WHAT YOU HAVE TO DO ▸ Here are the records. Write out exactly the lines between the one holding "The RTL this" and the one holding "parameter int unsigned OUT_W", inclusive.

Saved data entries
──────
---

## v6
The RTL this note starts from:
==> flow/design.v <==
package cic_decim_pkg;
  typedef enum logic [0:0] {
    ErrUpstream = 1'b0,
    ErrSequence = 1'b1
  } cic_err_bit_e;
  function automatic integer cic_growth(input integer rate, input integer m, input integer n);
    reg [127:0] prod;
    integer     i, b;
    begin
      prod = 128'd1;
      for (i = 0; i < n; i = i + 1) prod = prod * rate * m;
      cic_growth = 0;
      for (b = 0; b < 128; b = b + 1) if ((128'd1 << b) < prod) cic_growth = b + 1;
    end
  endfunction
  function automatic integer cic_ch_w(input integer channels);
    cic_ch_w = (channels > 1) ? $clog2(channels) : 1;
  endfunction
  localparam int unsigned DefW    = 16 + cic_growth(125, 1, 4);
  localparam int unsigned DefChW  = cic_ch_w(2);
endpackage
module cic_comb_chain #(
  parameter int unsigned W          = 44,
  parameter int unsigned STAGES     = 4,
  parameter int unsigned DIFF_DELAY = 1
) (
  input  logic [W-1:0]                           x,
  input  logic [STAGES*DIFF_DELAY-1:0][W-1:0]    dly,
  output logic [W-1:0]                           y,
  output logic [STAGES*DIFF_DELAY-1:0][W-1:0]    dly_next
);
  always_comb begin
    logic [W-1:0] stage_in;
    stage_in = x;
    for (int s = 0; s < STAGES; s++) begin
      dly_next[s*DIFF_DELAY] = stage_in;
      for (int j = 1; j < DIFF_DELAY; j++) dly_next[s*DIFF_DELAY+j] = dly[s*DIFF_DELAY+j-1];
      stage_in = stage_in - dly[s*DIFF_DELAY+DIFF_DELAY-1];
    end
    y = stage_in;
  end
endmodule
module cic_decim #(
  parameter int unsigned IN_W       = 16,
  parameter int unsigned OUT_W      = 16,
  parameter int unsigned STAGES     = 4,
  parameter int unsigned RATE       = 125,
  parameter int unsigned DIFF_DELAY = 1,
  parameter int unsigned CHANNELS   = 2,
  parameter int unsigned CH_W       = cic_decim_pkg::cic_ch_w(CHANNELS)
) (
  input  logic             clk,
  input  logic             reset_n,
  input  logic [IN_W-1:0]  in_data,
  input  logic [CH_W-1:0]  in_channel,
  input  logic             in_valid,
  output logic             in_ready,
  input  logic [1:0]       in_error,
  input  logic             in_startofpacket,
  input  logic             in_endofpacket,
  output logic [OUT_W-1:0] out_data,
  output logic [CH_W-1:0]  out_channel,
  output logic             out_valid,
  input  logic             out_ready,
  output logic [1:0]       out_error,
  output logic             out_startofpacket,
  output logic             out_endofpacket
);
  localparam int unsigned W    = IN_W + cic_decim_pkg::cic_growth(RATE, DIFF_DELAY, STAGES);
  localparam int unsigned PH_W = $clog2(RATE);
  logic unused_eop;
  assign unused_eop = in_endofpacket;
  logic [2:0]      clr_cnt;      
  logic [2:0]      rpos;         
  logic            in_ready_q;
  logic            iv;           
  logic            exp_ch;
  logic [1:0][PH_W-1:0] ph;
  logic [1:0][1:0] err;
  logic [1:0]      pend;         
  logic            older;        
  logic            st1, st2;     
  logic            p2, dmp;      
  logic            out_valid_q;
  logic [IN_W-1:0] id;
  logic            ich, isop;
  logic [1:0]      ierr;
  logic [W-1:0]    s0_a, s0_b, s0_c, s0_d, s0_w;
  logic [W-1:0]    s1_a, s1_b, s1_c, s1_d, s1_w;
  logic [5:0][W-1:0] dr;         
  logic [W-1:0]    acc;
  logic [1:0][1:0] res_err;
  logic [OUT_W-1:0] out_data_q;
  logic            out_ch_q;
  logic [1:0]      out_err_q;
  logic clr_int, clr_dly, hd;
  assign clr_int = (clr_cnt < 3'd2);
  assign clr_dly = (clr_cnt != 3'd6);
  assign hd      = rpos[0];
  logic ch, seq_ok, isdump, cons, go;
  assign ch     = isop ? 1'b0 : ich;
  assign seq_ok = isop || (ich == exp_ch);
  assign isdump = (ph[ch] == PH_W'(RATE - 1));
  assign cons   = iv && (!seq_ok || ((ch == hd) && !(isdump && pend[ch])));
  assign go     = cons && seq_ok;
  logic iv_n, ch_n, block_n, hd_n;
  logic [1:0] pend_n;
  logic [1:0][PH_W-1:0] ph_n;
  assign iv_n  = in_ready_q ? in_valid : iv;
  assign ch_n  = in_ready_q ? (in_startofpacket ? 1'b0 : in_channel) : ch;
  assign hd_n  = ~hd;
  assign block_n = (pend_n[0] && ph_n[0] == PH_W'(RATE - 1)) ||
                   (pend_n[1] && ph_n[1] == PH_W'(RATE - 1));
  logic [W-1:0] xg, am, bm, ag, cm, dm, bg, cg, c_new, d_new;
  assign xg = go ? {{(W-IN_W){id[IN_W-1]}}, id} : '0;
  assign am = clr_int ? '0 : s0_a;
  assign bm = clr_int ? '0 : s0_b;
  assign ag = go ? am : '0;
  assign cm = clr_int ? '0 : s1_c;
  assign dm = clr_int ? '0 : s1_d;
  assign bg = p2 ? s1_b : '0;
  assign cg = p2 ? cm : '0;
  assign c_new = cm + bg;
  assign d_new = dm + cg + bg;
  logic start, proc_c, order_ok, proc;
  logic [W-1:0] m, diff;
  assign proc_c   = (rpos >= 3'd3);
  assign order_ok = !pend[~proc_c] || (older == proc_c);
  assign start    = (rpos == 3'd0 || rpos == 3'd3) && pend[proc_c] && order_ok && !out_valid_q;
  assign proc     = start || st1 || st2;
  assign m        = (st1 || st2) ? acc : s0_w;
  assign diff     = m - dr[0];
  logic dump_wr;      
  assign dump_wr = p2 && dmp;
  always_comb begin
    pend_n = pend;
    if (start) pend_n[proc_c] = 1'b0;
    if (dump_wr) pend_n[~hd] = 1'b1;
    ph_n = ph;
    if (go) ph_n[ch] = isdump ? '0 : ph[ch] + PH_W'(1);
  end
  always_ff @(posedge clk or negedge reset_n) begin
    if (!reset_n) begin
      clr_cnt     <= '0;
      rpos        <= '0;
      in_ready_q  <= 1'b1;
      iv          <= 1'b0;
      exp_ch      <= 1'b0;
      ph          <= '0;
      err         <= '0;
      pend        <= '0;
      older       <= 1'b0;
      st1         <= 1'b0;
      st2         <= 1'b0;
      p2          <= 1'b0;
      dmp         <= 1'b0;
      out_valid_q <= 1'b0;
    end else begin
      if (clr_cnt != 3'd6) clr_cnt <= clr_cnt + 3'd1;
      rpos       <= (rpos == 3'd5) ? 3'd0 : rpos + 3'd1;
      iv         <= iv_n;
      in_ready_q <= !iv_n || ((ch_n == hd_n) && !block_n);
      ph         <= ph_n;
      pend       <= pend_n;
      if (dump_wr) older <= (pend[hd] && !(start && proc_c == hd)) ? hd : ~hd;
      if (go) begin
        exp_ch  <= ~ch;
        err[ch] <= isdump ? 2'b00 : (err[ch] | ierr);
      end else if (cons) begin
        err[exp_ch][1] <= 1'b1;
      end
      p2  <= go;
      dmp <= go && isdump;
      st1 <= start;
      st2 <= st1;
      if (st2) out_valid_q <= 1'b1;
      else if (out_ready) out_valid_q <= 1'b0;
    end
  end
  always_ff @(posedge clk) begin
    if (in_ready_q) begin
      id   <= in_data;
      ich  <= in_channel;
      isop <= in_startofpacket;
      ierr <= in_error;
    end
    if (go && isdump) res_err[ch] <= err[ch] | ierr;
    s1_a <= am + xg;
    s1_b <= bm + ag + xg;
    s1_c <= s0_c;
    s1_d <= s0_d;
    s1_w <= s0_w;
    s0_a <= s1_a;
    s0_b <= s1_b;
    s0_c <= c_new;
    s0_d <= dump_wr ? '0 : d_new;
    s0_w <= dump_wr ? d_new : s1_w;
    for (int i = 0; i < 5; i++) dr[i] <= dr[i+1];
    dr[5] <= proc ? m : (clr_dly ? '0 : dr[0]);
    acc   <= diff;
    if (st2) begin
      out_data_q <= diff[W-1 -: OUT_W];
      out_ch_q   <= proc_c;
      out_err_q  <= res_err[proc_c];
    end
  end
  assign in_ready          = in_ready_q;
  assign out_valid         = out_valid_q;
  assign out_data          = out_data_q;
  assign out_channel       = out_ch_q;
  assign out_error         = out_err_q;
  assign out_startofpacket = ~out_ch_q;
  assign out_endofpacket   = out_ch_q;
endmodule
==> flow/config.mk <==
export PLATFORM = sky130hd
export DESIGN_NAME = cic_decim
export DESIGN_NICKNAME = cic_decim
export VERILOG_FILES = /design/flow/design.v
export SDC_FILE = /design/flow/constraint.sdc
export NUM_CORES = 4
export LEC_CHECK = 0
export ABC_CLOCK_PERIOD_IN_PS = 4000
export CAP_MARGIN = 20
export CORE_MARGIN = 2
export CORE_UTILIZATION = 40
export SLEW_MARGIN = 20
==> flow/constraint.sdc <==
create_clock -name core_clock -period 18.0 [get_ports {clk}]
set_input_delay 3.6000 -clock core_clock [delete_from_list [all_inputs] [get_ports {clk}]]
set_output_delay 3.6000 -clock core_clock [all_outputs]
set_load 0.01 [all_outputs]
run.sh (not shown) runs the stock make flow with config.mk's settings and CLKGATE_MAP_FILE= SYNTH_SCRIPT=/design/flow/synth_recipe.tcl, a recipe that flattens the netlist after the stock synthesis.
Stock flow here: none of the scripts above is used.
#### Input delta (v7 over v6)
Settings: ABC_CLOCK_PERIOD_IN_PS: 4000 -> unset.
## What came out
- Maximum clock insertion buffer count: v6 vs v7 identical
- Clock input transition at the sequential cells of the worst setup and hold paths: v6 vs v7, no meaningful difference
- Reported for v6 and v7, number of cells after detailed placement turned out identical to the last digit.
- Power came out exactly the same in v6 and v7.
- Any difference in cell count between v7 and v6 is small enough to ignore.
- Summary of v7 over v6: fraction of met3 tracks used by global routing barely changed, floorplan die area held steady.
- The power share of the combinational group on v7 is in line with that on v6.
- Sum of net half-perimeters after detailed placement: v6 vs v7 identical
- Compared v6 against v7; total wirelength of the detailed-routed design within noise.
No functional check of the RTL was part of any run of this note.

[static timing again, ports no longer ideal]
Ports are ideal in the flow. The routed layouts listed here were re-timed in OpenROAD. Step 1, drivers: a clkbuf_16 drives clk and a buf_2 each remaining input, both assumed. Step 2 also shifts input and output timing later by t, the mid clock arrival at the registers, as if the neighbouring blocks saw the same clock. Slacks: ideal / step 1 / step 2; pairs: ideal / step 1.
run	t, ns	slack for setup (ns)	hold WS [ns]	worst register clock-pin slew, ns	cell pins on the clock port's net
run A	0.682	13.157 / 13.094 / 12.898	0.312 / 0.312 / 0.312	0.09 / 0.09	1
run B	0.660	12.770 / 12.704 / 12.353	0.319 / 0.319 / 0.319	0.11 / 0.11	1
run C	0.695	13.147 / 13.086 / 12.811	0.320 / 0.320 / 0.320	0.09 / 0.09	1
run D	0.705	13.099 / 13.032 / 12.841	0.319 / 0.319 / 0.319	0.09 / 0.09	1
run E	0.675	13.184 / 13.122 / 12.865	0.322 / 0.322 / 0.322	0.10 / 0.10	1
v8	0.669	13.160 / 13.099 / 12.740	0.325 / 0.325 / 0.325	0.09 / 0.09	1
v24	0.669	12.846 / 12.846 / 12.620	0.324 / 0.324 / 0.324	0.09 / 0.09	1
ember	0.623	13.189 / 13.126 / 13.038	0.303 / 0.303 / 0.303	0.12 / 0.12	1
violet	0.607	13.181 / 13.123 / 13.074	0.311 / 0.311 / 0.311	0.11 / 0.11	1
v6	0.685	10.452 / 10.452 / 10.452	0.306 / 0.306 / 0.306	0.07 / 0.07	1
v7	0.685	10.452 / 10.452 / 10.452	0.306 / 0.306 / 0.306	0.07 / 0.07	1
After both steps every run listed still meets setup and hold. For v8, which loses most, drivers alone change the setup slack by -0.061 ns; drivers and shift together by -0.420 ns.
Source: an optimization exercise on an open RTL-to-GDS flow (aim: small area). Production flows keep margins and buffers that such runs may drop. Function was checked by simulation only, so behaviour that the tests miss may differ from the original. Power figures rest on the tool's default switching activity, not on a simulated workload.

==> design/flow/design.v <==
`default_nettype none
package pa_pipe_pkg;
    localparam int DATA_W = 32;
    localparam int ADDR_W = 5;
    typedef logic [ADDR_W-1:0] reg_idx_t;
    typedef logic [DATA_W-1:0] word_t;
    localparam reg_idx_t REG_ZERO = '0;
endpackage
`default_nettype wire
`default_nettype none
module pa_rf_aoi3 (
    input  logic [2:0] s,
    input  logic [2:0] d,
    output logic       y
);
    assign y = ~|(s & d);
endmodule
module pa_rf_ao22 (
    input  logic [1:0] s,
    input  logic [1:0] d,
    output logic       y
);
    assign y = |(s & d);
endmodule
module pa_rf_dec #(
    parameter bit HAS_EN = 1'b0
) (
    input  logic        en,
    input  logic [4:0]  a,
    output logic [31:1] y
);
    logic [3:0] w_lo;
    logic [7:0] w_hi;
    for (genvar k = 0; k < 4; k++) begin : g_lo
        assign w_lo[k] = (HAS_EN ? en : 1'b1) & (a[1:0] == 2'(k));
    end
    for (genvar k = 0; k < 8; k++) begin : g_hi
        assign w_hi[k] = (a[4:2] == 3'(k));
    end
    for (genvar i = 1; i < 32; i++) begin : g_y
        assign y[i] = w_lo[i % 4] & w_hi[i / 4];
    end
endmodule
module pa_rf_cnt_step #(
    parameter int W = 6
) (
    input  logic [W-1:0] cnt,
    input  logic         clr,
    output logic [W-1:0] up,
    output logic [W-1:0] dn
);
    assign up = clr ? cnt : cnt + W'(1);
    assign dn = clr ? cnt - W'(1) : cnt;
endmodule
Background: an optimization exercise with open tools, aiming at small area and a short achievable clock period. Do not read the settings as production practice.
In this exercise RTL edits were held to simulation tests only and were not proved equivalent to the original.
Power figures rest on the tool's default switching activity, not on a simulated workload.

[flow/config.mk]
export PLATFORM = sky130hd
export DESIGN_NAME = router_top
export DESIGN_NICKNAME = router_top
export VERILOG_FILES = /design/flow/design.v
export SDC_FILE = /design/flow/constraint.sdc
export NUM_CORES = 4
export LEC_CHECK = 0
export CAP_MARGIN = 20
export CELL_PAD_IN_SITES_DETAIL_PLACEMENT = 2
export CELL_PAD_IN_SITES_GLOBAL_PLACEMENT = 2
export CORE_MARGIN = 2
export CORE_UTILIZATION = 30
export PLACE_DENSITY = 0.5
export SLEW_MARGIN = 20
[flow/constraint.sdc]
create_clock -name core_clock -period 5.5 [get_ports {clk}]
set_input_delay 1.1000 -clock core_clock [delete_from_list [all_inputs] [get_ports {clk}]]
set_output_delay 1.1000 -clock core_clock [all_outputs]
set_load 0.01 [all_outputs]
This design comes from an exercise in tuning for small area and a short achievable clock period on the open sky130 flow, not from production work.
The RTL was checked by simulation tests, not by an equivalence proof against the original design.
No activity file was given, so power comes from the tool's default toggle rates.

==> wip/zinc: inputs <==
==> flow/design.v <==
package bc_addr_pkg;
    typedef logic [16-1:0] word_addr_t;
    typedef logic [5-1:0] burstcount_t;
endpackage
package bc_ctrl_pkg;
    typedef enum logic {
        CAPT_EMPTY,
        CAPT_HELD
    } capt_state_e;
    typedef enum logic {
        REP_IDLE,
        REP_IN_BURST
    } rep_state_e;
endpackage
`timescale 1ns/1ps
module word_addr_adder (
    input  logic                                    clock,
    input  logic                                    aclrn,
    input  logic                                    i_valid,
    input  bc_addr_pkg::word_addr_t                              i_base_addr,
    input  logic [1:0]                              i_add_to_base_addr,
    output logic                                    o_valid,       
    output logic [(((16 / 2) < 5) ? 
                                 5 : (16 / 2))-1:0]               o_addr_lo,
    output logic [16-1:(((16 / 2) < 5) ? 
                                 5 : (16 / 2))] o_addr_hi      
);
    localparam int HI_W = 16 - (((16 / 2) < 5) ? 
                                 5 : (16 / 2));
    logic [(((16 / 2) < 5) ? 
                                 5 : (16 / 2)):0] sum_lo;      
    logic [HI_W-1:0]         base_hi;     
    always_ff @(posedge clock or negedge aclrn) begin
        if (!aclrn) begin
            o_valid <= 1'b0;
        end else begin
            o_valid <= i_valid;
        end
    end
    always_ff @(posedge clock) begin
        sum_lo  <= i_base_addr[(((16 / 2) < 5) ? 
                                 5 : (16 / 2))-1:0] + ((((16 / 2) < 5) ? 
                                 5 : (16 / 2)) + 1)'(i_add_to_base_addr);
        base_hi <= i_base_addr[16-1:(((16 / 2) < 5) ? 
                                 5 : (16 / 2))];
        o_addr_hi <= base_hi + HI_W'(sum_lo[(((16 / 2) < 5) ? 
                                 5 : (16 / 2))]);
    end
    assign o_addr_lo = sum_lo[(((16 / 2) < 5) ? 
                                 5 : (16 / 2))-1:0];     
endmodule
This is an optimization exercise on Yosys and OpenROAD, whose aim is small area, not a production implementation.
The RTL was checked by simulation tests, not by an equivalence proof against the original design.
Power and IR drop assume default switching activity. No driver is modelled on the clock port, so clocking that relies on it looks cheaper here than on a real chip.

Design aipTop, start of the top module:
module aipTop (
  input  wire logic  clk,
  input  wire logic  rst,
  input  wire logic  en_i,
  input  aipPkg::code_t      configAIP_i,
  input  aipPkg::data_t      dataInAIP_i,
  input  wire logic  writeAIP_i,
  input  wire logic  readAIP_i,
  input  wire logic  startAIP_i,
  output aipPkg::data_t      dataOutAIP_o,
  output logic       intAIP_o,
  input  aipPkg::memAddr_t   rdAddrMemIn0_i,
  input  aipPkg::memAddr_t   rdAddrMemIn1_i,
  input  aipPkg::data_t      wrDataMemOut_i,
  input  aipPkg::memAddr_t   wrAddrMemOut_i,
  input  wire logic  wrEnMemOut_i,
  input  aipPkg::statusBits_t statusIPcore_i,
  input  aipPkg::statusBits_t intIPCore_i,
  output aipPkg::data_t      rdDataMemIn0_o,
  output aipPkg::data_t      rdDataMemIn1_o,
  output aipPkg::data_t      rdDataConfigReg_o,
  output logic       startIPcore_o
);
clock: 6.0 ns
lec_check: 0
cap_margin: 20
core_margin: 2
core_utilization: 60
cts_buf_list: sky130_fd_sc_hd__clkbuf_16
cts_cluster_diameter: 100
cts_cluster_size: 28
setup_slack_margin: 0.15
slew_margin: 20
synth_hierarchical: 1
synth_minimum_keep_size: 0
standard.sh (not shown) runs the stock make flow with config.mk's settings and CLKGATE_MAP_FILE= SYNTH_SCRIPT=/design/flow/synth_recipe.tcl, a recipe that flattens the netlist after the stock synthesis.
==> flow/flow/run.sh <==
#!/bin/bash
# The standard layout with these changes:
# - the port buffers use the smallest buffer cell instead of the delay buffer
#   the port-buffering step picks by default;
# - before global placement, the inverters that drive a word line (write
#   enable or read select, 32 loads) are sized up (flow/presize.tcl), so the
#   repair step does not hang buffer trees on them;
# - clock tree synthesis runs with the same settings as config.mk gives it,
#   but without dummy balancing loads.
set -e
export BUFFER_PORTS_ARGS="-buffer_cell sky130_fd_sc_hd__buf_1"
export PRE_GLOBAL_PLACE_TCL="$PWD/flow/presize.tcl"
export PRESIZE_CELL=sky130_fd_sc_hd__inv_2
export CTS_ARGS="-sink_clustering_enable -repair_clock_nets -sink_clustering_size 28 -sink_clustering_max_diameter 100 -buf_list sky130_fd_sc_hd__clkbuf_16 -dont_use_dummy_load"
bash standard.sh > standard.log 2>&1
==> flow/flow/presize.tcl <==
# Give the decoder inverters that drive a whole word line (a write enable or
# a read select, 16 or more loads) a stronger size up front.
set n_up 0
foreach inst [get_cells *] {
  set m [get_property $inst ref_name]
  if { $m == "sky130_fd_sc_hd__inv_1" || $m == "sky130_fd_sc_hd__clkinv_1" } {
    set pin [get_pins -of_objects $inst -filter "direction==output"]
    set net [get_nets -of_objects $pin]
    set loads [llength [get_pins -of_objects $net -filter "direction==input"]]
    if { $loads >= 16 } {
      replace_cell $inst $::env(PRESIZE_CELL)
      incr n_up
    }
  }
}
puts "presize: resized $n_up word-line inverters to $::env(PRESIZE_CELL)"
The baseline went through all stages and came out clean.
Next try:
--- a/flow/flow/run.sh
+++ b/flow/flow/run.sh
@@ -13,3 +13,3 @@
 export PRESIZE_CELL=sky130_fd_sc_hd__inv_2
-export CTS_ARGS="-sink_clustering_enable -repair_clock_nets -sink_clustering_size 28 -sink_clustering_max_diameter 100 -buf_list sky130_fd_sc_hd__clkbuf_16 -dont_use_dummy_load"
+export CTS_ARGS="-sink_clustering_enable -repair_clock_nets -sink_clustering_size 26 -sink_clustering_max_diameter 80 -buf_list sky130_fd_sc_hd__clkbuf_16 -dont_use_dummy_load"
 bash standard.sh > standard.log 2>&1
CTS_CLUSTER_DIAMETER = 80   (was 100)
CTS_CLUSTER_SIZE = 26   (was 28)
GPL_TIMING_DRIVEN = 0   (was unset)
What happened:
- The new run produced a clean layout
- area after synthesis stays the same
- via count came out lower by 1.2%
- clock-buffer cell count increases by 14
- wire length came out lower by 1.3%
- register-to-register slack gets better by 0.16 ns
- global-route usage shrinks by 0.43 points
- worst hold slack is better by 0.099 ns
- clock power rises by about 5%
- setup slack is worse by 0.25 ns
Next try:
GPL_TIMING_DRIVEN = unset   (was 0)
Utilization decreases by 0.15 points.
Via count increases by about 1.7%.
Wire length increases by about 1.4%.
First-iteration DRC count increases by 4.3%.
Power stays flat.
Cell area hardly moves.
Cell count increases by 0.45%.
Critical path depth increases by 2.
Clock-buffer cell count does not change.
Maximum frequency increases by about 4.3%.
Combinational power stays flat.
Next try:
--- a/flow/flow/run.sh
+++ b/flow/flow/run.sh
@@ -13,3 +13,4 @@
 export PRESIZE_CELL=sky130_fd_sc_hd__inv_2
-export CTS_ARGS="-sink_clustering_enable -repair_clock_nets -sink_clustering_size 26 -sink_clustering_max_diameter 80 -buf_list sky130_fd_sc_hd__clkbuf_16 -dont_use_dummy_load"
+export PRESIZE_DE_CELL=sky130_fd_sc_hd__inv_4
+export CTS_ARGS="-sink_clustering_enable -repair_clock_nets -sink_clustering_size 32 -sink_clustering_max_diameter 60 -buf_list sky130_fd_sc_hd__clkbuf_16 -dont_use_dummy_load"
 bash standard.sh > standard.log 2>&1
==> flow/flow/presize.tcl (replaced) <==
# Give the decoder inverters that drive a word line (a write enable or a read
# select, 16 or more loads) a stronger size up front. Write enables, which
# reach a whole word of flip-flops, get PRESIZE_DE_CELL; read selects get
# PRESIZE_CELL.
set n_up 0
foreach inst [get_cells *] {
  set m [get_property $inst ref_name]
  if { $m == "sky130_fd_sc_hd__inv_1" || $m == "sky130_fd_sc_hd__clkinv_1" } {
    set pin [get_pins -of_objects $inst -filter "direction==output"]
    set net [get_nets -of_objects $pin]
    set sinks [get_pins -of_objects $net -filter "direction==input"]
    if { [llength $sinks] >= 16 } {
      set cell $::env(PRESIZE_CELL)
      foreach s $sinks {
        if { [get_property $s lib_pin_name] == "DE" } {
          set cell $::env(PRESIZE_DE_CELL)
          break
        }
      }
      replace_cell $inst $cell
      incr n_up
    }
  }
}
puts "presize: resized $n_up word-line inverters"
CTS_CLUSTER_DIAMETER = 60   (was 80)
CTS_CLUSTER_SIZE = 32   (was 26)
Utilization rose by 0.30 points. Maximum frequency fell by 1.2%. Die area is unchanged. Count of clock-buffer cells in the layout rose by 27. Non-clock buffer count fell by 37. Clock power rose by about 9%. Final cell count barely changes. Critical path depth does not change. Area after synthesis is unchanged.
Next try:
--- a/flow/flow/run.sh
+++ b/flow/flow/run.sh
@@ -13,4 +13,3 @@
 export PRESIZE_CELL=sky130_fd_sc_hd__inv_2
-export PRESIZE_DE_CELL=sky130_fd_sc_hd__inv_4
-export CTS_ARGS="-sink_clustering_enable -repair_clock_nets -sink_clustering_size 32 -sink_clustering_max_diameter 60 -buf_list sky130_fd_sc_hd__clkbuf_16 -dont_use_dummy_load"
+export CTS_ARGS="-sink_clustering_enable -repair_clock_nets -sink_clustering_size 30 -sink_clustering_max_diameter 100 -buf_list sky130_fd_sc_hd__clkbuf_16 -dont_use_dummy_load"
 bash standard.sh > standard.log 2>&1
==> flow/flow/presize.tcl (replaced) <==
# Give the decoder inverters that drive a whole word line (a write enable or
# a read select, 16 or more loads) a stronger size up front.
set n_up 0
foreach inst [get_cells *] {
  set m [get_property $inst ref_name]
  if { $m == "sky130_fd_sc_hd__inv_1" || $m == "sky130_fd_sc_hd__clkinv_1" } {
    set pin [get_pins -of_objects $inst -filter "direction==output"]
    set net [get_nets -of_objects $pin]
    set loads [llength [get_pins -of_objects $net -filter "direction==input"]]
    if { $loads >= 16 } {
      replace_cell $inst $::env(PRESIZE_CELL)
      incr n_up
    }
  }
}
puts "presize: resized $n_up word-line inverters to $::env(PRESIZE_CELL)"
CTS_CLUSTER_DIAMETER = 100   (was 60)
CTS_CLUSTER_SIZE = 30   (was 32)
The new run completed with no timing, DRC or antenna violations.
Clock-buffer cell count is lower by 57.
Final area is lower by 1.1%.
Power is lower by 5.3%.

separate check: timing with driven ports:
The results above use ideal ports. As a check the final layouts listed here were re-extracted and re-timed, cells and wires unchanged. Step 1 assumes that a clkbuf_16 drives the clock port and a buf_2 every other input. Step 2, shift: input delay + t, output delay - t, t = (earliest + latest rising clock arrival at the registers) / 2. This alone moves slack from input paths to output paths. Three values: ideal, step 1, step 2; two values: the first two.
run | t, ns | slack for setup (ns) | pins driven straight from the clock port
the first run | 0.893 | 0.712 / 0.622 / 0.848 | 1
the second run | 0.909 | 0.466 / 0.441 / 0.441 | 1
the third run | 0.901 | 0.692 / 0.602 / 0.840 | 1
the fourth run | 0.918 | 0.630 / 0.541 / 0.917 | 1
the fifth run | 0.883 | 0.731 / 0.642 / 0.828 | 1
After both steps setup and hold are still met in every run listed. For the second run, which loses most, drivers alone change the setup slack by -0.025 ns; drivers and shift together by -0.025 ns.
──────
RESPONSE ▸
The RTL this note starts from:
==> flow/design.v <==
package cic_decim_pkg;
  typedef enum logic [0:0] {
    ErrUpstream = 1'b0,
    ErrSequence = 1'b1
  } cic_err_bit_e;
  function automatic integer cic_growth(input integer rate, input integer m, input integer n);
    reg [127:0] prod;
    integer     i, b;
    begin
      prod = 128'd1;
      for (i = 0; i < n; i = i + 1) prod = prod * rate * m;
      cic_growth = 0;
      for (b = 0; b < 128; b = b + 1) if ((128'd1 << b) < prod) cic_growth = b + 1;
    end
  endfunction
  function automatic integer cic_ch_w(input integer channels);
    cic_ch_w = (channels > 1) ? $clog2(channels) : 1;
  endfunction
  localparam int unsigned DefW    = 16 + cic_growth(125, 1, 4);
  localparam int unsigned DefChW  = cic_ch_w(2);
endpackage
module cic_comb_chain #(
  parameter int unsigned W          = 44,
  parameter int unsigned STAGES     = 4,
  parameter int unsigned DIFF_DELAY = 1
) (
  input  logic [W-1:0]                           x,
  input  logic [STAGES*DIFF_DELAY-1:0][W-1:0]    dly,
  output logic [W-1:0]                           y,
  output logic [STAGES*DIFF_DELAY-1:0][W-1:0]    dly_next
);
  always_comb begin
    logic [W-1:0] stage_in;
    stage_in = x;
    for (int s = 0; s < STAGES; s++) begin
      dly_next[s*DIFF_DELAY] = stage_in;
      for (int j = 1; j < DIFF_DELAY; j++) dly_next[s*DIFF_DELAY+j] = dly[s*DIFF_DELAY+j-1];
      stage_in = stage_in - dly[s*DIFF_DELAY+DIFF_DELAY-1];
    end
    y = stage_in;
  end
endmodule
module cic_decim #(
  parameter int unsigned IN_W       = 16,
  parameter int unsigned OUT_W      = 16,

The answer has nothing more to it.